Differential Effect of M1 and Cerebellar Repetitive Transcranial Magnetic Stimulation on Balance Performance in Stroke

Scritto il 31/12/2025
da Vyoma Parikh

Eur J Neurosci. 2026 Jan;63(1):e70363. doi: 10.1111/ejn.70363.

ABSTRACT

Both the primary motor cortex (M1) and the cerebellum can be viable targets for noninvasive brain stimulation (NIBS) to improve balance after stroke; however, the optimal stimulation target is unknown. The study objective was to compare the role of two neural loci (M1 and cerebellum) in modulating balance performance in individuals with chronic stroke using repetitive transcranial magnetic stimulation (rTMS).
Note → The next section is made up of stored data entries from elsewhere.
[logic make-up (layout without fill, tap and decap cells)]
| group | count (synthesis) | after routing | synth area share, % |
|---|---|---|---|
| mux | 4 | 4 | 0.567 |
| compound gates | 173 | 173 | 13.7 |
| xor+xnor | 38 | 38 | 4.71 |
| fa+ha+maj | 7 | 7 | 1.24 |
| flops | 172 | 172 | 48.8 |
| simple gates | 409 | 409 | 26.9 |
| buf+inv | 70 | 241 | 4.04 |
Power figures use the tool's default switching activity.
File: src/rtl/fetch_unit.sv
// LEGv8 program-counter / instruction-fetch stage in front of a 1-cycle synchronous imem.
// Realigns the registered memory output with its address and handles stall, redirect and halt.
module fetch_unit #(
  parameter logic [31:0] RESET_PC = 32'd0,
  parameter int          CNT_W    = 16
) (
  input  logic             clk,
  input  logic             rst_n,
  input  logic             stall,
  input  logic             redirect_valid,
  input  logic [31:0]      redirect_pc,
  input  logic             halt,
  output logic [31:0]      imem_addr,
  input  logic [31:0]      imem_data,
  output logic [31:0]      if_instr,
  output logic [31:0]      if_pc,
  output logic             if_valid,
  output logic [CNT_W-1:0] fetch_count
);

  typedef enum logic {
    RUN    = 1'b0,
    HALTED = 1'b1
  } state_t;

  state_t      state;
  logic [31:0] pc;
  logic [31:0] pend_pc;
  logic        pend_v;
  logic        consume;

  assign if_instr = imem_data;
  assign if_pc    = pend_pc;
  assign if_valid = pend_v & (state == RUN) & ~redirect_valid;
  assign consume  = if_valid & ~stall;

  // Replaying pend_pc during a stall keeps the memory output frozen on the shown word.
  always_comb begin
    imem_addr = pc;
    if (redirect_valid)
      imem_addr = redirect_pc;
    else if ((state == RUN) && stall)
      imem_addr = pend_pc;
  end

  always_ff @(posedge clk or negedge rst_n) begin
    if (!rst_n) begin
      state       <= RUN;
      pc          <= RESET_PC;
      pend_pc     <= 32'd0;
      pend_v      <= 1'b0;
      fetch_count <= '0;
    end else begin
      if (redirect_valid) begin
        pend_pc <= redirect_pc;
        pend_v  <= 1'b1;
        pc      <= redirect_pc + 32'd1;
        state   <= RUN;
      end else if ((state == RUN) && halt) begin
        state  <= HALTED;
        pend_v <= 1'b0;
      end else if ((state == RUN) && !stall) begin
        pend_pc <= pc;
        pend_v  <= 1'b1;
        pc      <= pc + 32'd1;
      end

      if (consume && (fetch_count != {CNT_W{1'b1}}))
        fetch_count <= fetch_count + CNT_W'(1);
    end
  end

endmodule

File: config.mk
export PLATFORM = sky130hd
export DESIGN_NAME = fetch_unit
export DESIGN_NICKNAME = d
export VERILOG_FILES = /design/src/rtl/fetch_unit.sv
export SDC_FILE = /design/constraint.sdc
export NUM_CORES = 1
export LEC_CHECK = 0
export CAP_MARGIN = 30
export CORE_MARGIN = 2
export CORE_UTILIZATION = 30
export DETAILED_ROUTE_END_ITERATION = 16
export GPL_TIMING_DRIVEN = 0
export PLACE_DENSITY = 0.62
export SLEW_MARGIN = 20
export SYNTH_ARGS = -nofsm -noshare
export SYNTH_HDL_FRONTEND = slang
export SYNTH_SLANG_ARGS = --single-unit
File: constraint.sdc
create_clock -name clk -period 3.1 [get_ports clk]
set_input_delay 0.93 -clock clk [delete_from_list [all_inputs] [get_ports clk]]
set_output_delay 0.93 -clock clk [all_outputs]
set_load 0.02 [all_outputs]
# Yosys cells after proc, flatten, opt, wreduce, memory -nomap -nowiden

Index checks and enable logic that the tools add are counted.

Register bits: 82
Input port bits: 69
Word-level logic and storage cells: 38

Reduce and logical (&&, ||, !) cells: 9
Multiplexer cells: 13
Equal/unequal tests: 2
Bitwise operators: 6
Add/sub/neg operators: 3

Operators with widths:

| cell                    | count |
|---|---|
| $mux W32                | 8 |
| $add A32 B1 Y32 const B | 2 |
| $add A16 B1 Y16 const B | 1 |
| $ne A16 B16 Y1 const B  | 1 |
| $mux W1                 | 5 |
| $logic_and A1 B1 Y1     | 4 |
| $reduce_bool A2 Y1      | 2 |
| $and A1 B1 Y1           | 3 |
| $not A1 Y1              | 3 |
| $reduce_bool A3 Y1      | 1 |
| $ne A2 B2 Y1 const B    | 1 |
| $reduce_and A2 Y1       | 1 |
| $logic_not A1 Y1        | 1 |

# Longest topological paths before layout

Depth in word-level cells: 5
Mapped depth: 15
Depth with buffers taken out: 9

# Worst setup path after synthesis

No wires, ideal clock.

Path type: input port to output port
Start: input port redirect_valid
End: output port imem_addr[10]
Setup slack: -0.254 ns
Stages: 8
Arrival: 2.424 ns
Cell sequence: buf_6 buf_6 buf_4 inv_1 clkbuf_1 clkbuf_1 nor2_1 a21oi_1

Longest elaborated chain between the ends: 1

RTL lines:

| item        | RTL line | source |
|---|---|---|
| from (decl) | 10       | `input logic redirect_valid,` |
| $mux W32    | 40       | `if (redirect_valid)` |
| to (decl)   | 13       | `output logic [31:0] imem_addr,` |

No other way between the ends.

# Worst setup path after layout

Start: input port redirect_valid
End: output port if_valid

Longest elaborated chain between the ends: 2

RTL lines:

| item          | RTL line | source |
|---|---|---|
| $not A1 Y1    | 34       | `assign if_valid = pend_v & (state == RUN) & ~redirect_valid;` |
| $and A1 B1 Y1 | 34       |  |
| to (decl)     | 17       | `output logic if_valid,` |

No other way between the ends.

==> impl_metrics.env <==
export IMPL_path_clk_slew_ns=0.07
export IMPL_leakage_nw=3.18
export IMPL_routed_wl_um=18800
export IMPL_final_cells=1065
export IMPL_syn_area_um2=5720
export IMPL_relSlewSlack_pct=47.5
export IMPL_clock_path_buffers=2
export IMPL_grt_max_degree=53
export IMPL_synth_ff_type="dfrtp_1"
export IMPL_place_inst=1048
export IMPL_cts_sinks=82
export IMPL_synthesis_nets=736
export IMPL_vias=5533
export IMPL_n_antenna_cell=0
export IMPL_dp_hpwl_um=14000
export IMPL_first_pass_iters=8
export IMPL_floorplan_initialDensity_pct=30.6
export IMPL_fin_nets=897
export IMPL_rr_worst_depth=7
export IMPL_drc_errors=0
export IMPL_clk_latency_ns=0.35
export IMPL_reg2reg_slack_ns=0.58
export IMPL_start_kind="input port"
export IMPL_r2r_end="if_pc[15]"
export IMPL_std_cell_rows=50
export IMPL_crit_required_ns=2.17
export IMPL_stdcell_area_um2=7990
export IMPL_htree_levels=3
export IMPL_seqCellArea_um2=2050
export IMPL_top_level_ports=182
export IMPL_syn_area_per_cell_um2=8.60
export IMPL_fp_dieH_um=142
export IMPL_synthToLayoutAreaGrowth_pct=39.6
export IMPL_synth_edf_count=0
export IMPL_setup_tns_final_ns=0
export IMPL_multi_input_area_um2=3360
export IMPL_track_usage_pct=18.7
export IMPL_r2r_start="state"
export IMPL_routed_top_layer="met4"
export IMPL_irDropWorstVdd_v=0.000250
export IMPL_grt_first_pass_wirelength_um=29600
export IMPL_fillers=1864
export IMPL_core_um2=18700
export IMPL_yosys_warnings=0
export IMPL_status="finished, final reports clean"
export IMPL_place_area_um2=7670
export IMPL_io_buffers=148
export IMPL_fin_util_pct=42.7
export IMPL_die_x_um=142
export IMPL_drive_gt1_share_pct=19.1
export IMPL_powerDensity_nw_per_um2=450
export IMPL_antenna_found_initial=0
export IMPL_synth_cell_types=45
export IMPL_numCtsBuffers=9
export IMPL_met3_length_um=1260
export IMPL_slew_viol_final=0
export IMPL_final_antenna_net_count=0
export IMPL_wl_per_cell_um=17.6
export IMPL_ys_ff_latch=82
export IMPL_dieArea_um2=20200
export IMPL_p_total_mw=3.60
export IMPL_cts_tree="built"
export IMPL_period_minus_slack_ns=3.06
export IMPL_critical_path_max_fanout=26
export IMPL_cp_arrival_ns=2.13
export IMPL_overflow=0
export IMPL_via_per_inst=5.20
export IMPL_root_buffer="clkbuf_16"
export IMPL_grt_pass1_vias=5397
export IMPL_grt_setup_unrepaired="no"
export IMPL_worstMarginPinSlew_ns=0.780
export IMPL_final_hold_viol_count=0
export IMPL_drt_met1_wl_um=8570
export IMPL_synth_seq_area_share_pct=35.9
export IMPL_async_flop_share_pct=100
export IMPL_drt_iter0_markers=388
export IMPL_fin_worst_skew_ns=0.00723
export IMPL_route_met2_wl_um=8680
export IMPL_crit_path_end_kind="output port"
export IMPL_setup_violations_final=0
export IMPL_hold_path_class="in2async"
export IMPL_finalCritPeriodShare_pct=98.8
export IMPL_globalplace_congestion=0.867
export IMPL_fmax_mhz=326
export IMPL_crit_type="in2out"
export IMPL_syn_inst=665
export IMPL_drv_cap=0
metrics by stage:
stage | hold slack, ns | setup slack, ns
final | 0.453 | 0.0362
after detailed placement | 0.483 | -1.41
after global placement | 0.483 | -2.27
after CTS | 0.466 | -0.0202
after global routing | 0.478 | 0.000836
after floorplan | 0.505 | -0.0471
synth_stat cells, types with 2 or more instances:
cell	number	share of area, %
nand2b_1	2	0.22
a31oi_1	31	3.4
a222oi_1	3	0.52
dfrtp_1	82	36
buf_4	34	4.5
nor2_1	61	4.0
nand2_1	99	6.5
nand3_1	28	2.4
xor2_1	29	4.4
xnor2_1	45	6.9
nor3_1	15	1.3
nand4_1	21	2.3
clkbuf_1	23	1.5
buf_1	3	0.20
mux2_2	2	0.39
o21a_1	2	0.26
a22oi_1	7	0.92
and3_1	2	0.22
mux2i_1	55	9.6
nor2b_1	4	0.44
nand3b_1	11	1.4
nor4_2	3	0.66
o21ai_0	13	1.1
inv_1	11	0.72
buf_6	2	0.39
and4_1	4	0.61
a21oi_1	41	3.6
buf_2	8	0.70
ha_1	2	0.44
nand4b_1	6	0.92
and2_1	2	0.22
final cells by class:
cell class                      instances  share of cell area, %
Buffer                                 68                   6.64
Inverter                               11                  0.564
Tap cell                              234                   3.67
Sequential cell                        82                   25.7
Multi-Input combinational cell        502                   42.1
Clock inverter                          7                  0.987
Clock buffer                            9                   2.82
Timing Repair Buffer                  152                   17.5
report_power, final:
| group | switching (mW) | internal (mW) | total [mW] |
|---|---|---|---|
| clock | 0.491 | 0.632 | 1.12 |
| combinational | 0.604 | 0.518 | 1.12 |
| sequential | 0.159 | 1.19 | 1.35 |
sequential cells by signal, summed over array words and instances (netlist names):
| register | cells |
|---|---|
| state | 1 |
| pc | 32 |
| pend_v | 1 |
| if_pc | 32 |
| fetch_count | 16 |
worst max-delay path, stage by stage:
cell and delay [ns]:
buf_12 0.14, buf_6 0.17, clkbuf_8 0.18, clkbuf_4 0.22
nor3b_4 0.18, clkdlybuf4s15_2 0.29
cell families (layout without fill, tap and decap cells):
kind of cell | Yosys count | count (layout) | synth area share (%)
AOI/OAI and AO/OA | 106 | 106 | 11.6
xor gates and xnor gates | 74 | 74 | 11.3
adders and majority gates | 2 | 2 | 0.437
buffers and inverters | 81 | 247 | 7.98
DFF | 82 | 82 | 35.9
muxes | 57 | 57 | 10.0
and+or+nand+nor | 263 | 263 | 22.7
cell usage in the layout (no fill, tap or decap), types with 3 or more instances in the layout:
master,n
nand4b_1,6
and4_1,4
xor2_1,29
a222oi_1,3
buf_2,33
a21oi_2,21
nor2_1,61
buf_6,3
mux2i_2,5
o21ai_1,3
dfrtp_1,82
clkbuf_4,4
nand4_1,21
buf_12,3
nor3_1,14
nor2b_1,3
xnor2_1,45
buf_4,41
a22oi_1,7
nor4_2,3
clkbuf_16,10
clkdlybuf4s50_1,113
mux2i_1,49
nand3b_1,11
o21ai_0,8
clkdlybuf4s15_2,5
nand3_1,28
clkbuf_1,12
a21oi_1,20
a31oi_1,31
inv_1,9
clkinv_4,4
nand2_1,99
routing by layer:
layer | up-vias | track usage [%]
li1 | 2639 | -
met1 | 2688 | 25.5
met2 | 187 | 29.8
met3 | 19 | 3.47
met4 | 0 | 6.05
met5 | - | 0
how the worst max path moves through the flow:
stage,slack (ns),to,startpoint,depth (start not counted)
final,0.04,if_valid,redirect_valid,6
after global routing,0.0008,if_valid,redirect_valid,6
after CTS,-0.02,imem_addr[21],redirect_valid,7
after detailed placement,-1.41,imem_addr[12],stall,7
after global placement,-2.27,if_pc[19],rst_n,1
after floorplan,-0.05,imem_addr[25],redirect_valid,7
timing repair:
action                     4_1_cts  5_1_grt
resized for setup              161       17
hold buffers                     0        0
setup buffers                    1        2
pin swaps                        1        1
setup endpoints to repair       41       32
(Power assumes the default switching activity.)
Nineteen individuals with chronic stroke (mean age = 57.2 ± 11.1 years, 13 males) received a single session of 5-Hz rTMS applied to bilateral M1 and the contralesional cerebellum in a crossover randomized manner with a washout period of 7 ± 2 days. Anticipatory and reactive balance was assessed before and after rTMS using the Limits of Stability (LOS) test and modified Clinical Test of Sensory Interaction on Balance (mCTSIB), respectively. M1 rTMS significantly improved LOS sway angle compared to cerebellar rTMS (p < 0.001). The rTMS effect on the mCTSIB sway index was mediated by stimulation target, surface, vision, and time (p = 0.006). Sway index measured under the eyes-open conditions was not influenced by rTMS. Under eyes-closed conditions, M1 rTMS significantly improved sway index on the firm surface (p = 0.002), whereas cerebellar rTMS improved sway index on the foam surface (p = 0.001). M1 and cerebellum are viable rTMS targets for improving balance. M1 stimulation enhances anticipatory balance, whereas cerebellar rTMS improves reactive balance, especially under sensory-deprived conditions. This study provides critical information for future tailored NIBS intervention in individuals with stroke.